Dr Abdu Samya Bashagha examines a patient in Abu Sitta Hospital in Tripoli, Libya, where MSF provides TB care to people from both Libyan and migrant communities. 2022. Photo: Omar Rashid/MSFDespite being curable, TB is one of the world’s deadliest infectious diseases. In 2022, an estimated 1.3 million people died — more than two people every minute — and 10.6 million people fell ill with TB. This includes 410,000 people who fell ill with drug-resistant TB (DR-TB).
Much-needed technological breakthroughs in TB testing and treatment over the last decade promise to change this dismal picture. Rapid molecular tests such as Cepheid’s GeneXpert can deliver highly accurate diagnosis of TB and DR-TB in two hours, and the introduction of new medicines has paved the way for all-oral, shorter, more effective, safer regimens.

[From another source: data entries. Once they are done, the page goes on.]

### src/rtl/flag_port.sv
module flag_port #(
  parameter int NPINS = 16,
  parameter int AW    = 4
) (
  input  logic             clk,
  input  logic             rst_n,
  input  logic             wr_en,
  input  logic [AW-1:0]    wr_addr,
  input  logic [NPINS-1:0] wr_data,
  input  logic [AW-1:0]    rd_addr,
  output logic [NPINS-1:0] rd_data,
  input  logic [NPINS-1:0] pin_in,
  output logic [NPINS-1:0] pin_out,
  output logic [NPINS-1:0] pin_oe,
  output logic             irq_a,
  output logic             irq_b
);

  localparam logic [AW-1:0] A_DIR   = AW'(0);
  localparam logic [AW-1:0] A_DIR2  = AW'(1);
  localparam logic [AW-1:0] A_FCLR  = AW'(2);
  localparam logic [AW-1:0] A_FSET  = AW'(3);
  localparam logic [AW-1:0] A_MACLR = AW'(4);
  localparam logic [AW-1:0] A_MASET = AW'(5);
  localparam logic [AW-1:0] A_MBCLR = AW'(6);
  localparam logic [AW-1:0] A_MBSET = AW'(7);
  localparam logic [AW-1:0] A_POL   = AW'(8);
  localparam logic [AW-1:0] A_SENS  = AW'(9);
  localparam logic [AW-1:0] A_ANY   = AW'(10);

  logic [NPINS-1:0] dir, flag, mask_a, mask_b, pol, sens, any_edge;
  logic [NPINS-1:0] sync1, sync2, adj_q;
  logic [NPINS-1:0] adj, det, clr_w, set_w;

  function automatic logic hit(input logic [AW-1:0] a);
    return wr_en && (wr_addr == a);
  endfunction

  assign adj   = sync2 ^ pol;
  assign det   = ~dir & ((~sens & adj)
                       | (sens & ~any_edge & adj & ~adj_q)
                       | (sens & any_edge & (adj ^ adj_q)));
  assign clr_w = hit(A_FCLR) ? wr_data : '0;
  assign set_w = hit(A_FSET) ? wr_data : '0;

  always_ff @(posedge clk or negedge rst_n) begin
    if (!rst_n) begin
      dir <= '0; flag <= '0; mask_a <= '0; mask_b <= '0;
      pol <= '0; sens <= '0; any_edge <= '0;
      sync1 <= '0; sync2 <= '0; adj_q <= '0;
    end else begin
      sync1 <= pin_in;
      sync2 <= sync1;
      adj_q <= adj;
      flag  <= (flag & ~clr_w) | set_w | det;
      if (hit(A_DIR) || hit(A_DIR2)) dir <= wr_data;
      if (hit(A_MACLR)) mask_a <= mask_a & ~wr_data;
      if (hit(A_MASET)) mask_a <= mask_a | wr_data;
      if (hit(A_MBCLR)) mask_b <= mask_b & ~wr_data;
      if (hit(A_MBSET)) mask_b <= mask_b | wr_data;
      if (hit(A_POL))   pol <= wr_data;
      if (hit(A_SENS))  sens <= wr_data;
      if (hit(A_ANY))   any_edge <= wr_data;
    end
  end

  always_comb begin
    case (rd_addr)
      A_DIR, A_DIR2:     rd_data = dir;
      A_FCLR, A_FSET:    rd_data = flag;
      A_MACLR, A_MASET:  rd_data = mask_a;
      A_MBCLR, A_MBSET:  rd_data = mask_b;
      A_POL:             rd_data = pol;
      A_SENS:            rd_data = sens;
      A_ANY:             rd_data = any_edge;
      default:           rd_data = '0;
    endcase
  end

  assign pin_out = flag;
  assign pin_oe  = dir;
  assign irq_a   = |(flag & mask_a);
  assign irq_b   = |(flag & mask_b);

  assert_dir_write_R3: assert property (@(posedge clk) disable iff (!rst_n)
    (wr_en && (wr_addr == A_DIR || wr_addr == A_DIR2)) |=> (pin_oe == $past(wr_data)));

  assert_set_bits_R4: assert property (@(posedge clk) disable iff (!rst_n)
    (wr_en && wr_addr == A_FSET) |=> ((pin_out & $past(wr_data)) == $past(wr_data)));

  assert_clear_outputs_R5: assert property (@(posedge clk) disable iff (!rst_n)
    (wr_en && wr_addr == A_FCLR) |=> ((pin_out & $past(wr_data & pin_oe)) == '0));

  assert_outputs_hold_R6: assert property (@(posedge clk) disable iff (!rst_n)
    !wr_en |=> ((pin_out & pin_oe) == $past(pin_out & pin_oe)));

  assert_irq_a_sticky_R12: assert property (@(posedge clk) disable iff (!rst_n)
    (irq_a && !wr_en) |=> irq_a);

  assert_irq_b_sticky_R12: assert property (@(posedge clk) disable iff (!rst_n)
    (irq_b && !wr_en) |=> irq_b);

endmodule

However, the promise of these lifesaving new TB tests and medicines has been kept in check by price and patent barriers.
Médecins Sans Frontières released a report offering case studies of two critical TB tools, GeneXpert and delamanid, and outlining actions that the corporations making them, Cepheid/Danaher and Otsuka, respectively, need to take to unlock access to these revolutionary, lifesaving medical tools. Broader access to these two tools, together with other new prevention, testing and treatment options, will enable governments and TB treatment providers like Médecins Sans Frontières to prevent many more TB deaths and tackle TB epidemics worldwide.